For example, if you designed small-molecule binders with diverse pockets, you can automatically build design-specific pocket constraints into the Boltz input files from columns in ``Poses.df``.
Like any other ProtFlow runner, the Boltz runner collects output scores and predicted locations and integrates them back into your :py:class:`~protflow.poses.Poses` instance.

.. note::

    If you want to add CCD codes for custom ligands to Boltz, check out this repository:
    - github: https://github.com/jacktday/boltztools/tree/main

Installation
------------

Follow the installation instructions in the official Boltz repository:
`https://github.com/jwohlwend/boltz <https://github.com/jwohlwend/boltz>`_.

Once installed, add your Boltz environment paths to the ProtFlow configuration file:

.. code-block:: python
    :name: config-excerpt-boltz
    
    # path to the Boltz binary
    BOLTZ_PATH = "" # e.g. "/your/path/to/probably_conda/envs/boltz/bin/boltz"
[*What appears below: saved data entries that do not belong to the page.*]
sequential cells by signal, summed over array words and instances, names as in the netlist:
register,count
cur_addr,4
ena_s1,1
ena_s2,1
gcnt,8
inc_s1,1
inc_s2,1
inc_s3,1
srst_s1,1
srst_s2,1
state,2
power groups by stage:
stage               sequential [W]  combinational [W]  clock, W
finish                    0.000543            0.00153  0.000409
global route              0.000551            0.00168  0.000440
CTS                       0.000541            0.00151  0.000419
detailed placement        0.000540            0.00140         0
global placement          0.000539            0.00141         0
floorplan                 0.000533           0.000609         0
[config.mk]
export PLATFORM = sky130hd
export DESIGN_NAME = sram_1rw_arbiter
export DESIGN_NICKNAME = d
export VERILOG_FILES = /design/src/rtl/sram_arb_pkg.sv /design/src/rtl/rr_arb2.sv /design/src/rtl/sram_1rw_arbiter.sv
export SDC_FILE = /design/constraint.sdc
export NUM_CORES = 1
export LEC_CHECK = 0
export ABC_CLOCK_PERIOD_IN_PS = 3200
export BUFFER_PORTS_ARGS = -buffer_cell sky130_fd_sc_hd__buf_2
export CAP_MARGIN = 20
export CORE_UTILIZATION = 38
export CTS_BUF_LIST = sky130_fd_sc_hd__clkbuf_4
export DETAILED_ROUTE_END_ITERATION = 12
export GPL_ROUTABILITY_DRIVEN = 0
export MAX_ROUTING_LAYER = met4
export PLACE_DENSITY = 0.87
export REMOVE_ABC_BUFFERS = 1
export SLEW_MARGIN = 40
export SYNTH_ARGS = -nofsm -noshare
export SYNTH_HDL_FRONTEND = slang
export SYNTH_HIERARCHICAL = 1
export SYNTH_SLANG_ARGS = --single-unit
export TNS_END_PERCENT = 10
[constraint.sdc]
create_clock -name CLK -period 3.2 [get_ports CLK]
set_input_delay 0.16 -clock CLK [delete_from_list [all_inputs] [get_ports CLK]]
set_output_delay 0.16 -clock CLK [all_outputs]
set_load 0.05 [all_outputs]
**src/rtl/t1a_fs_pwm_pkg.sv**
```systemverilog
// Shared constants for the 50 MHz -> 1 MHz / 500 Hz divider and 500 Hz PWM block.
// Counter widths are derived from the divide ratios so the RTL follows any retuning.
package t1a_fs_pwm_pkg;

  localparam int CLK_HZ         = 50_000_000;
  localparam int DIV_1MHZ_HALF  = 25;
  localparam int DIV_500HZ_HALF = 50_000;
  localparam int PWM_PERIOD     = 100_000;
  localparam int PWM_STEP       = 5_000;

  localparam int CNT_1MHZ_W  = $clog2(DIV_1MHZ_HALF);
  localparam int CNT_500HZ_W = $clog2(DIV_500HZ_HALF);
  localparam int CNT_PWM_W   = $clog2(PWM_PERIOD);

  // A ratio of 1 still needs a 1-bit counter.
  function automatic int cnt_w(input int n);
    return (n > 1) ? $clog2(n) : 1;
  endfunction

endpackage

```
**src/rtl/clk_div_toggle.sv**
```systemverilog
// Registered 50 % square wave: toggles whenever the 0..HALF-1 counter is at 0,
// so the first edge after reset release drives the output high.
module clk_div_toggle
  import t1a_fs_pwm_pkg::*;
#(
  parameter int HALF = DIV_1MHZ_HALF
) (
  input  logic clk_50MHz,
  input  logic rst_n,
  output logic clk_out
);

  localparam int W = cnt_w(HALF);

  logic [W-1:0] cnt_q, cnt_d;
  logic         clk_q, clk_d;

  always_comb begin
    cnt_d = (cnt_q == W'(HALF - 1)) ? '0 : cnt_q + W'(1);
    clk_d = (cnt_q == '0) ? ~clk_q : clk_q;
  end

  always_ff @(posedge clk_50MHz or negedge rst_n) begin
    if (!rst_n) begin
      cnt_q <= '0;
      clk_q <= 1'b0;
    end else begin
      cnt_q <= cnt_d;
      clk_q <= clk_d;
    end
  end

  assign clk_out = clk_q;

endmodule

```
**src/rtl/t1a_fs_pwm_bdf.sv**
```systemverilog
// Frequency-scaling / PWM top: two toggle dividers plus a 2 ms PWM whose
// high time is pulse_width * 100 us, latched once per period.
module t1a_fs_pwm_bdf
  import t1a_fs_pwm_pkg::*;
#(
  parameter int HALF_1MHZ  = DIV_1MHZ_HALF,
  parameter int HALF_500HZ = DIV_500HZ_HALF,
  parameter int PERIOD     = PWM_PERIOD,
  parameter int STEP       = PWM_STEP
) (
  input  logic       clk_50MHz,
  input  logic       rst_n,
  input  logic [3:0] pulse_width,
  output logic       clk_1MHz,
  output logic       clk_500Hz,
  output logic       pwm_signal
);

  localparam int PW = cnt_w(PERIOD);

  clk_div_toggle #(.HALF(HALF_1MHZ)) u_div_1mhz (
    .clk_50MHz (clk_50MHz),
    .rst_n     (rst_n),
    .clk_out   (clk_1MHz)
  );

  clk_div_toggle #(.HALF(HALF_500HZ)) u_div_500hz (
    .clk_50MHz (clk_50MHz),
    .rst_n     (rst_n),
    .clk_out   (clk_500Hz)
  );

  logic [PW-1:0] p_q, p_d;
  logic [PW-1:0] thresh;
  logic [3:0]    pw_q, pw_d, pw_eff;
  logic          pwm_q, pwm_d;

  // The live input is used only on the period-start edge, so a mid-period
  // change cannot alter the period already running.
  always_comb begin
    pw_eff = (p_q == '0) ? pulse_width : pw_q;
    pw_d   = pw_eff;
    thresh = PW'(pw_eff) * PW'(STEP);
    p_d    = (p_q == PW'(PERIOD - 1)) ? '0 : p_q + PW'(1);
    pwm_d  = (p_q < thresh);
  end

  always_ff @(posedge clk_50MHz or negedge rst_n) begin
    if (!rst_n) begin
      p_q   <= '0;
      pw_q  <= '0;
      pwm_q <= 1'b0;
    end else begin
      p_q   <= p_d;
      pw_q  <= pw_d;
      pwm_q <= pwm_d;
    end
  end

  assign pwm_signal = pwm_q;

endmodule

```
**config.mk**
```make
export PLATFORM = sky130hd
export DESIGN_NAME = t1a_fs_pwm_bdf
export DESIGN_NICKNAME = d
export VERILOG_FILES = /design/src/rtl/t1a_fs_pwm_pkg.sv /design/src/rtl/clk_div_toggle.sv /design/src/rtl/t1a_fs_pwm_bdf.sv
export SDC_FILE = /design/constraint.sdc
export NUM_CORES = 1
export LEC_CHECK = 0
export CAP_MARGIN = 20
export CORE_MARGIN = 2
export CORE_UTILIZATION = 58
export CTS_CLUSTER_DIAMETER = 40
export DETAILED_ROUTE_END_ITERATION = 8
export DONT_BUFFER_PORTS = 1
export HOLD_SLACK_MARGIN = 0.02
export PLACE_DENSITY = 0.74
export SLEW_MARGIN = 40
export SYNTH_ARGS = -nofsm -noshare
export SYNTH_HDL_FRONTEND = slang
export SYNTH_HIERARCHICAL = 1
export SYNTH_SLANG_ARGS = --single-unit
```
**constraint.sdc**
```tcl
create_clock -name clk_50MHz -period 12.35 [get_ports clk_50MHz]
set_clock_uncertainty 0.15 [all_clocks]
set_input_delay 1.8525 -clock clk_50MHz [delete_from_list [all_inputs] [get_ports clk_50MHz]]
set_output_delay 1.8525 -clock clk_50MHz [all_outputs]
set_load 0.03 [all_outputs]
```
### Yosys cells after proc, flatten, opt, wreduce, memory -nomap -nowiden

Cells that the tools add are included.

* multiply operators: 1
* order comparisons: 1
* equality and inequality tests: 3
* bitwise logic cells: 2
* multiplexer cells: 4
* reduce and logical (&&, ||, !) cells: 3
* add/sub/neg operators: 3

Operators by type and width (count)
* adder 17 x 1 -> 17 bit (second input constant): 1
* equality test 17 bit (second input constant): 1
* zero test 17 bit: 1
* less-than comparator 17 bit: 1
* two-way mux 17 bit: 1
* adder 16 x 1 -> 16 bit (second input constant): 1
* equality test 16 bit (second input constant): 1
* zero test 16 bit: 1
* two-way mux 16 bit: 1
* multiplier 4 x 10 -> 14 bit (second input constant): 1
* adder 5 x 1 -> 5 bit (second input constant): 1
* equality test 5 bit (second input constant): 1
* zero test 5 bit: 1
* two-way mux 5 bit: 1
* two-way mux 4 bit: 1
* inverter 1 bit: 2

* register bits after elaboration: 45
* input bits: 6
* word-level logic and storage cells: 24
* output and inout port bits: 3

### Longest topological paths before layout

* depth after elaboration: 4
* mapped depth: 23

### Modules after synthesis

Netlist, hierarchy kept.

By module, submodules not included
* t1a_fs_pwm_bdf: cells an instance 173, instances 1, seq. area each 550.5 um2, area an instance 1671.6 um2
* clk_div_toggle (u_div_500hz): cells an instance 81, instances 1, seq. area each 425.4 um2, area an instance 829.5 um2
* clk_div_toggle (u_div_1mhz): cells an instance 27, instances 1, seq. area each 150.1 um2, area an instance 331.6 um2

### Least setup slack after synthesis

OpenSTA, ideal clock, no wires.

* path type: input-to-reg
* from: input port pulse_width[2]
* to: register pwm_q, in the netlist pwm_signal
* library setup time: 0.111 ns
* arrival time: 5.030 ns
* stages on the path: 15
* slack: 7.058 ns
* data required time: 12.089 ns
* path through: mux2i_1 -> ha_1 -> inv_1 -> ha_1 -> ha_1 -> ha_1 -> a21o_1 -> a21oi_1 -> xnor2_1 -> ha_1 -> a41o_1 -> a211oi_1 -> o21ai_0 -> o21a_1 -> a2111oi_2

* longest elaborated chain between the ends: 3

RTL lines
* start: declaration: RTL line t1a_fs_pwm_bdf.sv:13 `input logic [3:0] pulse_width,`
* two-way mux 4 bit: RTL line t1a_fs_pwm_bdf.sv:41 `pw_eff = (p_q == '0) ? pulse_width : pw_q;`
* multiplier 4 x 10 -> 14 bit: RTL line t1a_fs_pwm_bdf.sv:43 `thresh = PW'(pw_eff) * PW'(STEP);`
* less-than comparator 17 bit: RTL line t1a_fs_pwm_bdf.sv:45 `pwm_d = (p_q < thresh);`
* via pwm_d: RTL line t1a_fs_pwm_bdf.sv:36 `logic pwm_q, pwm_d;`
* end signal: assignment: RTL line t1a_fs_pwm_bdf.sv:56 `pwm_q <= pwm_d;`
* end: declaration: RTL line t1a_fs_pwm_bdf.sv:36

The timed path passes the listed nets, and every way through them passes these cells.
A chain may end at the register's enable or synchronous reset.

### Final worst setup path

Ends and elaborated chain as after synthesis.

==> out/qor.yml <==
critical_path:
  startpoint: "pulse_width[2]"
  cp_cell_sequence: "mux2i_1 -> ha_1 -> inv_1 -> ha_1 -> ha_1 -> inv_1 -> fa_1 -> inv_1 -> a21oi_1 -> o21bai_1 -> xnor2_1 -> ha_1 -> nand2_1 -> nor2_1 -> a211oi_1 -> o21ai_0 -> o21a_1 -> a2111oi_2"
  path_class: "in -> reg"
  cp.required_ns: 12.40
  cpPeakStageDelay_ns: 0.46
  path_max_fanout: 5
  reg2reg_depth: 21
  cp-start-kind: "primary input"
  path_common_cell: "ha_1"
  r2r_start: "p_q[11]"
  slowest_stage: "fa_1"
  end_kind: "flip-flop"
  r2r-end: "pwm_signal"
  endpoint: "pwm_signal"
  cp.arrival_ns: 5.42
  r2r_slack_ns: 7.08
clock_network:
  cts_tree: "yes"
  cts_buffers: 5
  insertion_delay_ns: 0.31
  clk_pin_slew_worst_paths_ns: 0.09
  clock-sinks: 45
  post_cts_buffers: 0
  cts_root_buffer: "clkbuf_8"
  cts-htree-levels: 2
  cts.path.max_buffers: 2
  ctsHoldBuffers: 0
  cts.repair.resized: 0
final_layout:
  syn_to_final_growth_pct: 6.360
  antennaDiodeCount: 0
  drive_gt1_frac: 0.08421
  layout_common_cells: "45 x dfrtp_1, 31 x ha_1, 26 x nor2_1, 19 x inv_1, 19 x xnor2_1"
  final_cells: 352
  final_common_cell: "dfrtp_1"
  postLayoutCoreUtil: 0.6379
  final_nets: 322
sta:
  relSlewSlack: 0.6358
  drv_slew: 0
  setup_viol: 0
  layout_min_cycle_time_ns: 5.372
  finalHoldViolations: 0
  fin_hold_ws_ns: 0.3510
  min_period_over_period: 0.4350
  finalSetupTns_ns: 0
  rsz0062_at_grt: "no"
  fmax_mhz: 186.2
  worst_pin_slew_ns: 0.5311
global_route:
  grt_max_degree: 46
  grt.total_usage: 0.2141
  grt_pass1_vias: 1934
  grt_pass1_wl_um: 8935
  antenna_found_initial: 0
  gr-total-overflow: 0
placement:
  place_hpwl_um: 3873
  place_congestion: 0.8689
  place_inst: 344
  io_buffers: 0
synthesis:
  ys_warn_count: 6
  yosys.cell_types.count: 49
  synth_area_sq_um: 2833
  synth_area_per_cell_sq_um: 10.08
  synth_edf_count: 0
  syn_inst: 281
  ys_seq_elements: 45
  ys_seq_area_frac: 0.3975
  ys.flop_type: "dfrtp_1"
  syn-num-nets: 319
  synthArstFlopShare: 1.000
floorplan:
  floorplan.initialDensity: 0.5997
  core_area_sq_um: 4723
  dieArea_sq_um: 5459
  fp.dieH_um: 73.89
  die_x_um: 73.89
  ioPinCount: 9
  row_count: 25
drt:
  first_pass_iters: 4
  antenna_left: 0
  wire_per_inst_um: 14.66
  first_iter_violations: 121
  viasPerCell: 5.722
  drc: 0
  vias: 2014
  drt-total-wl_um: 5162
power_and_ir_drop:
  finalPower_mw: 0.2964
  max-vdd-ir-drop_uv: 66.64
  leakage_nw: 1.426
  p_per_area_nw_per_um2: 98.37
flow_run:
  cap_violations: 0
hold_path:
  worstHoldPathType: "reg -> reg"
outcome:
  status: "finished clean"
## sequential cells by signal, indices dropped and copies added, names as in the netlist
register	flops
p_q	17
pw_q	4
pwm_signal	1
u_div_1mhz/clk_out	1
u_div_1mhz/cnt_q	5
u_div_500hz/clk_out	1
u_div_500hz/cnt_q	16
## layer usage
metal | up-vias | routed length, um | share of wire | global-route usage
met1 | 990 | 2527 | 0.49 | 0.3066
met5 | - | 0 | 0 | 0
li1 | 997 | - | - | -
met2 | 20 | 2416 | 0.47 | 0.3264
met4 | 0 | 46 | 0.0089 | 0.05657
met3 | 7 | 171 | 0.033 | 0.05075
## worst max-delay path: cells and delay by family
family	cells	cell delay, ns
mux	1	0.42
compound gates	6	1.02
fa+ha+maj	5	1.62
buf+inv	3	0.22
xor+xnor	1	0.16
simple gates	2	0.14
## cell usage after synthesis (all sizes together), types with 2 or more instances
cell type / instances / area, sq um
a21o: 2 / 15.01
o21bai: 3 / 22.52
xor2: 16 / 140.1
nor4: 9 / 75.08
buf: 3 / 23.77
or3: 3 / 25.03
nor2b: 4 / 25.02
nor2: 26 / 97.59
and4b: 2 / 20.02
nand4: 9 / 56.30
mux2: 2 / 26.27
o21a: 3 / 22.52
nor4b: 2 / 32.53
ha: 31 / 387.9
o21ai: 4 / 20.02
nand3b: 2 / 15.01
and3: 4 / 26.28
or4: 2 / 15.01
mux2i: 2 / 20.02
nand2b: 4 / 25.02
nand2: 18 / 67.56
nor3: 6 / 41.29
and4: 3 / 27.53
a21oi: 10 / 53.80
nand3: 18 / 90.09
inv: 19 / 71.32
dfrtp: 45 / 1126
xnor2: 19 / 166.4
## cell families (layout without fill, tap and decap cells)
group | after synthesis | in the layout | synth area share
buffers and inverters | 23 | 27 | 0.03533
AOI/OAI and AO/OA | 28 | 28 | 0.06714
xor gates and xnor gates | 35 | 35 | 0.1082
adders and majority gates | 32 | 32 | 0.1440
muxes | 4 | 4 | 0.01634
and+or+nand+nor | 114 | 114 | 0.2314
DFF | 45 | 45 | 0.3975
## metrics by stage
stage / setup WS, ns / instance area, sq um
floorplan: 7.058 / 2833
global placement: 6.752 / 2888
detailed placement: 6.634 / 2888
CTS: 6.971 / 3004
global route: 6.720 / 3013
finish: 6.978 / 3013
## area by class of cell
type / instances / area [sq um]
sequential: 45 / 1126
multi-input combinational: 213 / 1615
fill: 406 / 1710
clock buffer: 5 / 68.82
clock inverter: 3 / 47.55
inverter: 19 / 71.32
tap: 67 / 83.83
## power breakdown
part	switching [mW]	internal [mW]	leakage, nW
Clock	0.0541	0.0617	0.0591
Sequential	0.000406	0.148	0.571
Combinational	0.0181	0.0141	0.796
Total	0.0726	0.224	1.43
## how the worst min path moves through the flow
stage / from / to / depth (start not counted)
2_1_floorplan: u_div_500hz/cnt_q[10] / u_div_500hz/cnt_q[10] / 1
3_3_place_gp: u_div_500hz/cnt_q[13] / u_div_500hz/cnt_q[13] / 1
3_5_place_dp: u_div_500hz/cnt_q[13] / u_div_500hz/cnt_q[13] / 1
4_1_cts: u_div_500hz/cnt_q[13] / u_div_500hz/cnt_q[13] / 1
5_1_grt: u_div_500hz/cnt_q[10] / u_div_500hz/cnt_q[10] / 1
6_report: u_div_500hz/cnt_q[10] / u_div_500hz/cnt_q[10] / 1
Power figures use the tool's default switching activity.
    # path to the python interpreter inside the Boltz environment
    BOLTZ_PYTHON = "" # e.g. "/your/path/to/probably_conda/envs/boltz/bin/python3"

You are now ready to use the Boltz runner in your ProtFlow pipelines!

.. note::
    If you are having trouble finding your protflow's config file, try this command in your protflow environment:
    
    .. code-block:: bash

        protflow-check-config

Predicting structures
---------------------

.. note::

    Before running Boltz via ProtFlow, review Boltz’s own prediction instructions so you understand its expected inputs:
    `prediction.md <https://github.com/jwohlwend/boltz/blob/main/docs/prediction.md>`_.

Predicting yaml files
---------------------

ProtFlow supports directly predicting pre-written ``.yaml`` files. 
Load them into a :py:class:`~protflow.poses.Poses` and run the Boltz runner with your desired options.

.. code-block:: python

    # imports
    from protflow.poses import Poses
    from protflow.tools import Boltz
    from protflow.jobstarters import LocalJobStarter

    # set your jobstarter
    ## here we use a localjobstarter which runs jobs using the subprocess module.
    ## you can use any jobstarter you need, e.g. SbatchArrayJobstarter if you work on a SLURM cluster.
    jst = LocalJobStarter(max_cores=1)

    # load poses from directory
    ## here you want to change '/path/to/input_yamls/' to the path to directory that contains your yaml files.
    ## Check out the tutorial in the :ref:`tutorials.load_poses` section if you want to learn more about loading poses. 
    my_poses = Poses(
        poses = '/path/to/input_yamls/', 
        glob_suffix = '*.yaml',
        work_dir = "/path/to/your_output_dir/"
    )

    # initialize Boltz runner
    boltz_runner = Boltz(jobstarter=jst)

    # run Boltz with pre-written yaml files
    ## like with any runner, in the 'options' parameter, we specify commandline options that shall
    ## be passed to Boltz for inference. You can set any options, except for input and output files.
    ## For more info on how to use Runner.run() calls, see here: :ref:`tutorials.run_applications`
    my_poses = boltz_runner.run(
        poses = my_poses, 
        prefix = 'boltz', # the prefix is the name of your run. No prefix is allowed twice.
        options = "--diffusion_samples 5 --no_kernels"
    )

    # you might want to display some results.
    ## Your predicted poses can always be found in the column: {prefix}_location
    display(my_poses.df[["poses_description", "plddt", "ptm"]])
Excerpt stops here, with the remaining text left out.